今回の衆院選では改憲の是非が本格的な争点になる。安倍晋三首相が5月に2020年の改正憲法施行を目指すと表明して一気にクローズアップされ、選挙直前の新党発足や野党再編では「憲法観」が枠組みを分ける一因となった。選挙結果によっては改憲の動きが加速する可能性がある。大分県内3選挙区の立候補者8人はどのような考えを持っているのか。大分合同新聞社は各候補に政策アンケートで尋ねた。
 【憲法9条の改正をどう考えるか】
 自衛隊を明記するなどの憲法改正を公約の柱に掲げた自民党は3人とも賛成の立場。衛藤征士郎氏(2区)は「国際情勢は危機的。自衛隊は国を断固守るために必要で明記する」と強調。穴見陽一氏(1区)も「自衛隊の保持について明記すべきだ」と訴える。岩屋毅氏(3区)は「武力行使を極力抑える役割の9条は残した上で自衛隊を明記」とした。

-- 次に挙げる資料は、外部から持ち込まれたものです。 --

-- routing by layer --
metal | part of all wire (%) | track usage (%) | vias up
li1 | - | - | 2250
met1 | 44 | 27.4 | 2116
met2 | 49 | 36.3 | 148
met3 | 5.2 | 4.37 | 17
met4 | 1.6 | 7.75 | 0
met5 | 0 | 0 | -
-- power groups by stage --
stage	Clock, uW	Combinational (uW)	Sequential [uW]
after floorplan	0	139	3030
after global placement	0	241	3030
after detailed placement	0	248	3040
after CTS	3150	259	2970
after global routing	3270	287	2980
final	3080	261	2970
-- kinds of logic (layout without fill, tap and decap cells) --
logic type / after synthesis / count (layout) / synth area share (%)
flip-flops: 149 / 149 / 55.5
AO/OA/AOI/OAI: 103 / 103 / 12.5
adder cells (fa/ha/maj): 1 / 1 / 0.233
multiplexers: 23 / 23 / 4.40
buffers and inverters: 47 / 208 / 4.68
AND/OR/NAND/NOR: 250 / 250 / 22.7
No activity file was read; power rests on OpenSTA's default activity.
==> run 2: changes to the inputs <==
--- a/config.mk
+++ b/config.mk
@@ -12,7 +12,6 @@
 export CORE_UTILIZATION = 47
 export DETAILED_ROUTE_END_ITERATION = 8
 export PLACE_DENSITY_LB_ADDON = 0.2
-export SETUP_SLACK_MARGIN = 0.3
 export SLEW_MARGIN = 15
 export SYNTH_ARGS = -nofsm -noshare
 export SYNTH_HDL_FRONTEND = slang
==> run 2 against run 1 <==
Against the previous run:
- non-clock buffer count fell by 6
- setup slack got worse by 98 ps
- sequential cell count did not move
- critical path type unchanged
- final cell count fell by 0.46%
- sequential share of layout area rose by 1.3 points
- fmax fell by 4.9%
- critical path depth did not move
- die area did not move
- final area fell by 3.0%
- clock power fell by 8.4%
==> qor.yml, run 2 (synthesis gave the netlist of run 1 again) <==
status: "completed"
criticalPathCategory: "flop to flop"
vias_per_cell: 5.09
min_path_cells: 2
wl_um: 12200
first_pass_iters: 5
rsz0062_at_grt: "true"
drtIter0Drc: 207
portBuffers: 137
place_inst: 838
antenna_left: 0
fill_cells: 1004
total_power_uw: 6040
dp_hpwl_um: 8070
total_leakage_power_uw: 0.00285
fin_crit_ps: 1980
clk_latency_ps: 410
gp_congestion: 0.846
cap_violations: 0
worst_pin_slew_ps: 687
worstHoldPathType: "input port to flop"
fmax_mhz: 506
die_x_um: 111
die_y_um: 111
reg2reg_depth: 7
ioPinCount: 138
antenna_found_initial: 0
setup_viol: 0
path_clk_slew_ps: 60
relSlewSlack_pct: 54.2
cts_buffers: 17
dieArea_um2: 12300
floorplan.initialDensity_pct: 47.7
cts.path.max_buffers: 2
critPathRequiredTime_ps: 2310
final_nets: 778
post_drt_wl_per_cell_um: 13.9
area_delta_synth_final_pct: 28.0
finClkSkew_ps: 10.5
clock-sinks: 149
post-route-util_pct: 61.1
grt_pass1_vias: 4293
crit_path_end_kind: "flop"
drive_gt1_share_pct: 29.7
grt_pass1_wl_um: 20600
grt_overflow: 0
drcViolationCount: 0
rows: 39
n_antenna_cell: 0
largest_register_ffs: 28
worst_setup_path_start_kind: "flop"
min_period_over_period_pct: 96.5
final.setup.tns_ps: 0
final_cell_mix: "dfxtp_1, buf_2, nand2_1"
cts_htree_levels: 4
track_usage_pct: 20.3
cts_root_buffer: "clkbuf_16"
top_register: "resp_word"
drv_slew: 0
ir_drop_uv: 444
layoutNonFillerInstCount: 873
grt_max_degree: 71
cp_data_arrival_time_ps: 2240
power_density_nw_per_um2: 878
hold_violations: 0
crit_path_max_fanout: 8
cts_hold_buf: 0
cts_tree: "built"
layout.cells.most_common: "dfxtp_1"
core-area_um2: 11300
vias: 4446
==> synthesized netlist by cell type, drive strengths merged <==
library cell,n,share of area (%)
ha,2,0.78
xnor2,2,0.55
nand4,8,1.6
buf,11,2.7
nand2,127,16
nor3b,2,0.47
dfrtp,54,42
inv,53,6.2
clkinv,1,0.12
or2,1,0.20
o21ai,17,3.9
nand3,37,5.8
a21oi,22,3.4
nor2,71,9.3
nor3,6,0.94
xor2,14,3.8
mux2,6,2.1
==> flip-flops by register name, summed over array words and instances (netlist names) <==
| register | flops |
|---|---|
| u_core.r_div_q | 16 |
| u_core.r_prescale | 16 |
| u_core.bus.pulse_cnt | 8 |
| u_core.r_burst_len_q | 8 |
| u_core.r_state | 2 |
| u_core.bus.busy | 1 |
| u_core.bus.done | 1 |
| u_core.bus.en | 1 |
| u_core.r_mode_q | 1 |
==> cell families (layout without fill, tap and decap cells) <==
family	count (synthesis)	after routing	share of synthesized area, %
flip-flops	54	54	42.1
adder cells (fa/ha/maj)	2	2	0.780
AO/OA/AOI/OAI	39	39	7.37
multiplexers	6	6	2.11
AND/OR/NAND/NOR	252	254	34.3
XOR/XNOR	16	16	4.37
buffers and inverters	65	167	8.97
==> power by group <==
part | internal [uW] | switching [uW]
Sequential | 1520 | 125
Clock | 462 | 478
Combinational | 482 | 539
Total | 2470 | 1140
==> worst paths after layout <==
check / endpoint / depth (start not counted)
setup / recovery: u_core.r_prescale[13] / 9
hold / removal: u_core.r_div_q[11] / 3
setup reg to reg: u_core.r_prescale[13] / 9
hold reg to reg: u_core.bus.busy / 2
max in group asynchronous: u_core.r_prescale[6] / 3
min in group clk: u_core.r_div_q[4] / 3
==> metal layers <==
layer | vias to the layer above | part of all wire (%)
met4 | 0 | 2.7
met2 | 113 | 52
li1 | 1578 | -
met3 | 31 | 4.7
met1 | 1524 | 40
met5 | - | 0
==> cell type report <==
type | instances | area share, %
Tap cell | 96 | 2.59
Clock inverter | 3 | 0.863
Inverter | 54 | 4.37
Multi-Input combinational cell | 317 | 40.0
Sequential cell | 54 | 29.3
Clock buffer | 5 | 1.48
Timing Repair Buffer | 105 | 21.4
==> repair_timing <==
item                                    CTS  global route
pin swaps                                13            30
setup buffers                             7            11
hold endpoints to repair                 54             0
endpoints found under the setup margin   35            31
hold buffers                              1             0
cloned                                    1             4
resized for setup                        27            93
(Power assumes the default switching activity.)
<file path="config.mk">
export PLATFORM = sky130hd
export DESIGN_NAME = scan_ctrl
export DESIGN_NICKNAME = d
export VERILOG_FILES = /design/src/rtl/scan_ctrl.sv
export SDC_FILE = /design/constraint.sdc
export NUM_CORES = 1
export LEC_CHECK = 0
export ABC_AREA = 1
export CORE_MARGIN = 2
export CORE_UTILIZATION = 45
export CTS_BUF_LIST = sky130_fd_sc_hd__clkbuf_8
export DETAILED_ROUTE_END_ITERATION = 8
export PLACE_DENSITY = 0.74
export SYNTH_ARGS = -nofsm -noshare
export SYNTH_HDL_FRONTEND = slang
export SYNTH_SLANG_ARGS = --single-unit
</file>
<file path="constraint.sdc">
create_clock -name clock -period 1.8 [get_ports clock]
set_input_delay 0.36 -clock clock [delete_from_list [all_inputs] [get_ports clock]]
set_output_delay 0.36 -clock clock [all_outputs]
set_load 0.01 [all_outputs]
</file>
<file path="src/rtl/scan_ctrl.sv">
// Four-digit multiplexed 7-segment scan controller with guard interval and per-digit blanking.
// Optional build macro SCAN_LEADING_ZERO_BLANK_EN auto-blanks leading zero digits 3..1.
module scan_ctrl #(
    parameter int PRESCALE_BITS = 17,
    parameter int GUARD_CYCLES  = 4
) (
    input  logic        clock,
    input  logic        reset,
    input  logic        enable,
    input  logic [15:0] digits,
    input  logic [3:0]  dp_in,
    input  logic [3:0]  blank,
    output logic [3:0]  anode,
    output logic [6:0]  seg,
    output logic        dp,
    output logic [1:0]  digit_sel,
    output logic        scan_tick
);

    localparam int GW = $clog2(GUARD_CYCLES + 1);

    typedef enum logic [1:0] {
        IDLE,
        GUARD,
        DRIVE
    } state_t;

    state_t                   state;
    logic [PRESCALE_BITS-1:0] prescaler;
    logic [GW-1:0]            guard_cnt;
    logic                     tick_now;
    logic [3:0]               auto_blank;
    logic [3:0]               nibble;
    logic                     slot_dark;

    // Segment pattern {g,f,e,d,c,b,a}, active-low.
    function automatic logic [6:0] hex7(input logic [3:0] v);
        case (v)
            4'h0: hex7 = 7'h40;
            4'h1: hex7 = 7'h79;
            4'h2: hex7 = 7'h24;
            4'h3: hex7 = 7'h30;
            4'h4: hex7 = 7'h19;
            4'h5: hex7 = 7'h12;
            4'h6: hex7 = 7'h02;
            4'h7: hex7 = 7'h78;
            4'h8: hex7 = 7'h00;
            4'h9: hex7 = 7'h10;
            4'hA: hex7 = 7'h08;
            4'hB: hex7 = 7'h03;
            4'hC: hex7 = 7'h46;
            4'hD: hex7 = 7'h21;
            4'hE: hex7 = 7'h06;
            default: hex7 = 7'h0E;
        endcase
    endfunction

    always_comb begin
        auto_blank = 4'b0000;
`ifdef SCAN_LEADING_ZERO_BLANK_EN
        // A digit is a leading zero only if every digit above it is one too.
        auto_blank[3] = (digits[15:12] == 4'h0) && !dp_in[3];
        auto_blank[2] = auto_blank[3] && (digits[11:8] == 4'h0) && !dp_in[2];
        auto_blank[1] = auto_blank[2] && (digits[7:4] == 4'h0) && !dp_in[1];
`endif
    end

    always_comb begin
        tick_now  = enable && (prescaler == '1);
        nibble    = digits[{digit_sel, 2'b00} +: 4];
        slot_dark = blank[digit_sel] || auto_blank[digit_sel];
    end

    // NOTE: async reset clears every register here, outputs included, so the
    // display goes dark the instant reset falls rather than at the next edge.
    always_ff @(posedge clock or negedge reset) begin
        if (!reset) begin
            prescaler <= '0;
            scan_tick <= 1'b0;
            state     <= IDLE;
            digit_sel <= 2'd0;
            guard_cnt <= '0;
            anode     <= 4'b1111;
            seg       <= 7'h7F;
            dp        <= 1'b1;
        end else begin
            // NOTE: non-blocking assignments make every register update from
            // pre-edge values, so statement order below does not matter.
            prescaler <= enable ? prescaler + PRESCALE_BITS'(1) : '0;
            scan_tick <= tick_now;

            if (enable && state == DRIVE && !slot_dark) begin
                anode <= ~(4'b0001 << digit_sel);
                seg   <= hex7(nibble);
                dp    <= ~dp_in[digit_sel];
            end else begin
                anode <= 4'b1111;
                seg   <= 7'h7F;
                dp    <= 1'b1;
            end

            if (!enable) begin
                state     <= IDLE;
                digit_sel <= 2'd0;
                guard_cnt <= '0;
            end else begin
                case (state)
                    IDLE: begin
                        state     <= GUARD;
                        digit_sel <= 2'd0;
                        guard_cnt <= '0;
                    end
                    GUARD: begin
                        // A digit advance takes priority over finishing the guard.
                        if (tick_now) begin
                            digit_sel <= digit_sel + 2'd1;
                            guard_cnt <= '0;
                        end else if (guard_cnt == GW'(GUARD_CYCLES - 1)) begin
                            state <= DRIVE;
                        end else begin
                            guard_cnt <= guard_cnt + GW'(1);
                        end
                    end
                    DRIVE: begin
                        if (tick_now) begin
                            state     <= GUARD;
                            digit_sel <= digit_sel + 2'd1;
                            guard_cnt <= '0;
                        end
                    end
                    default: begin
                        state     <= IDLE;
                        digit_sel <= 2'd0;
                        guard_cnt <= '0;
                    end
                endcase
            end
        end
    end

endmodule

</file>
===== src/rtl/cond_check.sv =====
// rtl/cond_check.sv - combinational ARM condition evaluator
// Ports: cond (4-bit condition field), flags ({N,Z,C,V}), pass (condition holds).
module cond_check
  import arm_pkg::*;
(
  input  logic [3:0] cond,
  input  logic [3:0] flags,
  output logic       pass
);

  logic n, z, c, v;

  assign n = flags[FLAG_N];
  assign z = flags[FLAG_Z];
  assign c = flags[FLAG_C];
  assign v = flags[FLAG_V];

  always_comb begin
    pass = 1'b0;
    case (cond_e'(cond))
      COND_EQ: pass = z;
      COND_NE: pass = !z;
      COND_CS: pass = c;
      COND_CC: pass = !c;
      COND_MI: pass = n;
      COND_PL: pass = !n;
      COND_VS: pass = v;
      COND_VC: pass = !v;
      COND_HI: pass = c & !z;
      COND_LS: pass = !c | z;
      COND_GE: pass = (n == v);
      COND_LT: pass = (n != v);
      COND_GT: pass = !z & (n == v);
      COND_LE: pass = z | (n != v);
      COND_AL: pass = 1'b1;
      default: pass = 1'b0;
    endcase
  end

endmodule


===== src/rtl/cond_unit.sv =====
// rtl/cond_unit.sv - ARM conditional-execution unit with flags register and flag hazard handling
// Optional feature macro: COND_FLAG_FWD_EN (forward in-flight ALU flags instead of stalling).
// Ports: clk, reset_n (sync, active-low); valid_i, cond_i, flag_w_i, pcs_i, reg_w_i, mem_w_i
// from the decoder; alu_flags_i from the ALU one cycle after issue; gated pcsrc_o,
// reg_write_o, mem_write_o; cond_ex_o; stall_o; flags_o; skip_cnt_o.
module cond_unit
  import arm_pkg::*;
#(
  parameter int SKIP_W = 16
) (
  input  logic              clk,
  input  logic              reset_n,
  input  logic              valid_i,
  input  logic [3:0]        cond_i,
  input  logic [1:0]        flag_w_i,
  input  logic              pcs_i,
  input  logic              reg_w_i,
  input  logic              mem_w_i,
  input  logic [3:0]        alu_flags_i,
  output logic              pcsrc_o,
  output logic              reg_write_o,
  output logic              mem_write_o,
  output logic              cond_ex_o,
  output logic              stall_o,
  output logic [3:0]        flags_o,
  output logic [SKIP_W-1:0] skip_cnt_o
);

  // pend[1] covers N,Z and pend[0] covers C,V of a write whose ALU result arrives this cycle
  logic [1:0] pend;
  logic [3:0] eff_flags;
  logic       pass;
  logic       accepted;

`ifdef COND_FLAG_FWD_EN
  always_comb begin
    eff_flags = flags_o;
    if (pend[1]) eff_flags[FLAG_N:FLAG_Z] = alu_flags_i[FLAG_N:FLAG_Z];
    if (pend[0]) eff_flags[FLAG_C:FLAG_V] = alu_flags_i[FLAG_C:FLAG_V];
  end
  assign stall_o = 1'b0;
`else
  // Without forwarding the held instruction re-evaluates next cycle on the drained flags;
  // pend never reloads during a stall, so the stall is a single cycle.
  assign eff_flags = flags_o;
  assign stall_o   = reset_n & valid_i & (pend != 2'b00);
`endif

  cond_check u_cond_check (
    .cond  (cond_i),
    .flags (eff_flags),
    .pass  (pass)
  );

  assign accepted    = reset_n & valid_i & !stall_o;
  assign cond_ex_o   = accepted & pass;
  assign pcsrc_o     = pcs_i & cond_ex_o;
  assign reg_write_o = reg_w_i & cond_ex_o;
  assign mem_write_o = mem_w_i & cond_ex_o;

  always_ff @(posedge clk) begin
    if (!reset_n) begin
      pend       <= 2'b00;
      flags_o    <= 4'b0000;
      skip_cnt_o <= '0;
    end else begin
      pend <= flag_w_i & {2{cond_ex_o}};
      if (pend[1]) flags_o[FLAG_N:FLAG_Z] <= alu_flags_i[FLAG_N:FLAG_Z];
      if (pend[0]) flags_o[FLAG_C:FLAG_V] <= alu_flags_i[FLAG_C:FLAG_V];
      if (accepted && !pass && (skip_cnt_o != {SKIP_W{1'b1}}))
        skip_cnt_o <= skip_cnt_o + SKIP_W'(1);
    end
  end

endmodule


===== config.mk =====
export PLATFORM = sky130hd
export DESIGN_NAME = cond_unit
export DESIGN_NICKNAME = d
export VERILOG_FILES = /design/src/rtl/arm_pkg.sv /design/src/rtl/cond_check.sv /design/src/rtl/cond_unit.sv
export SDC_FILE = /design/constraint.sdc
export NUM_CORES = 1
export LEC_CHECK = 0
export CAP_MARGIN = 20
export CORE_ASPECT_RATIO = 0.7
export CORE_MARGIN = 5
export CORE_UTILIZATION = 45
export DETAILED_ROUTE_END_ITERATION = 7
export PLACE_DENSITY = 0.78
export SYNTH_ARGS = -nofsm -noshare
export SYNTH_HDL_FRONTEND = slang
export SYNTH_HIERARCHICAL = 1
export SYNTH_SLANG_ARGS = --single-unit

===== constraint.sdc =====
create_clock -name clk -period 7 [get_ports clk]
set_input_delay 2.1 -clock clk [delete_from_list [all_inputs] [get_ports clk]]
set_output_delay 2.1 -clock clk [all_outputs]
set_load 0.02 [all_outputs]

 9条を含め憲法改正論議を進めるとしている希望の党。吉良州司氏(1区)は「平和主義を堅持する前提での改正は賛成。自衛権と行使する組織を明記」。諸派の上田敦子氏(2区)は北朝鮮問題などを踏まえ、「今の危険・緊急事態に9条の適用除外は必要」と訴える。
 一方、改憲に反対する候補者たち。共産党は「安倍政権による9条改悪に反対」との立場。小手川恵氏(1区)は「安倍改憲は海外での無制限の武力行使に道を開く」と警戒する。立憲民主党は「安保法制を前提とした改悪に反対」と主張。横光克彦氏(3区)は「9条が平和と国際協調の重要なわが国のメッセージ」と強調。社民党は「平和憲法は変えさせない。首相の改憲案に反対」と訴える。吉川元氏(2区)は「平和主義の根幹をなす9条改憲は不要。現憲法を生かすべきだ」としている。
 政策アンケートは公示前に実施し、問いには「賛成する」「反対する」「その他」の3項目で回答を求めた。他に「9条以外で、改正すべきと考える点はあるか」の計2項目を聞いた。